Dorine répond sur le même ton à Mariane, qui aime mieux se donner la mort que d’épouser Tartuffe :

Fort bien : c’est un recours où je ne songeois pas ;
Vous n’avez qu’à mourir pour sortir d’embarras :
Le remède sans doute est merveilleux ! J’enrage,
Lorsque j’entends tenir ces sortes de langage115.

Le même esprit éclate dans la scène où Lucinde désespérée dit : Je veux mourir, ouvre « la fenêtre qui regarde sur la rivière, et… la referme tout doucement.116 » Cette satire comique du suicide est achevée dans l’adieu larmoyant de Covielle : Nous allons mourir 117.
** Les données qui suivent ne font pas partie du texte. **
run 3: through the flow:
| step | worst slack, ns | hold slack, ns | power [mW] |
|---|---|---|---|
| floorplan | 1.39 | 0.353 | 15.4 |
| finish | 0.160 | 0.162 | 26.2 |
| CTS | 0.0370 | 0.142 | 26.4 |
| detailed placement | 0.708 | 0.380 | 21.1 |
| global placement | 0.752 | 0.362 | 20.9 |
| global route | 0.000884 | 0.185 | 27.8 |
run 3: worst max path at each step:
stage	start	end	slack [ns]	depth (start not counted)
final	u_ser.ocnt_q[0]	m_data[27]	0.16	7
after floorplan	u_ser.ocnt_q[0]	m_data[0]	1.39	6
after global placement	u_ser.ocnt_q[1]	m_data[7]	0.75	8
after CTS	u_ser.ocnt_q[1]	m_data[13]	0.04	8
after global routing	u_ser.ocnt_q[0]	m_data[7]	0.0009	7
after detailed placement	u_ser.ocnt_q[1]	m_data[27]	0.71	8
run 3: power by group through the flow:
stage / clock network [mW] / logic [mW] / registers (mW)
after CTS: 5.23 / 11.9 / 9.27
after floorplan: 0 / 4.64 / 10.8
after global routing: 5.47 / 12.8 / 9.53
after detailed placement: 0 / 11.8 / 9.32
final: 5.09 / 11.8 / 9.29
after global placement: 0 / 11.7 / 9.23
### config.mk
export PLATFORM = sky130hd
export DESIGN_NAME = multi_alarm_controller
export DESIGN_NICKNAME = d
export VERILOG_FILES = /design/src/rtl/multi_alarm_controller.sv
export SDC_FILE = /design/constraint.sdc
export NUM_CORES = 1
export LEC_CHECK = 0
export BUFFER_PORTS_ARGS = -buffer_cell sky130_fd_sc_hd__buf_2
export CAP_MARGIN = 20
export CORE_MARGIN = 3
export CORE_UTILIZATION = 55
export DETAILED_ROUTE_END_ITERATION = 8
export GPL_TIMING_DRIVEN = 0
export PLACE_DENSITY = 0.81
export RECOVER_POWER = 25
export SLEW_MARGIN = 20
export SYNTH_ARGS = -nofsm -noshare
export SYNTH_HDL_FRONTEND = slang
export SYNTH_SLANG_ARGS = --single-unit
### constraint.sdc
create_clock -name clk -period 2.41 [get_ports clk]
set_input_delay 0 -clock clk [delete_from_list [all_inputs] [get_ports clk]]
set_output_delay 0 -clock clk [all_outputs]
set_load 0.1 [all_outputs]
Le suicide, qui tient tant de place dans nos romans et nos drames, paraissait à Molière une folie et un crime tel, qu’il ne le jugeait pas digne de faire un ressort de la comédie : il n’en parlait que pour rire.

 

Mais cette sorte de suicide ou d’homicide à deux qu’on appelle duel régnait de son temps dans la société. Ni les édits de Richelieu ni ceux de Louis XIV n’avaient pu faire renoncer la noblesse à cette preuve de l’honneur. Molière a parlé du duel, ou l’a mis en action onze fois dans son théâtre118 : il a couvert de ridicule la prétendue bravoure des batteurs de fer comme La Rapière 119, le Maître d’armes de M. Jourdain, ou le Spadassin des Fourberies de Scapin ; il s’est moqué hardiment, devant une cour de gentilshommes chatouilleux sur le point d’honneur, de la prétention de faire consister l’honneur dans une provocation bien faite, et un coup d’épée bien donné ou bien reçu ; il a fait rire à gorge déployée de l’habileté de M. de Sotenville à bien pousser une affaire ; les formes du doucereux Alcidas et la raison démonstrative de M. Jourdain sont devenues proverbiales. Il a loué justement la sage institution du tribunal des maréchaux, chargé de décider si le combat était nécessaire pour vider une querelle difficile ou même impossible à soumettre aux tribunaux ordinaires120. Il a fermement approuvé le roi de tenir la main à l’exécution de ses édits sur cette matière121. Enfin il a déclaré avec raison, par la bouche d’Eraste, qu’un homme qui a fait ses preuves n’a pas besoin de cela pour montrer qu’il n’est point un lâche122.

Si l’on se reporte au temps où Molière écrivait123, on doit l’admirer d’avoir osé dire si nettement son opinion, et d’avoir si bravement appuyé les efforts de Louis XIV pour abolir l’usage quotidien et vraiment barbare du duel à cette époque.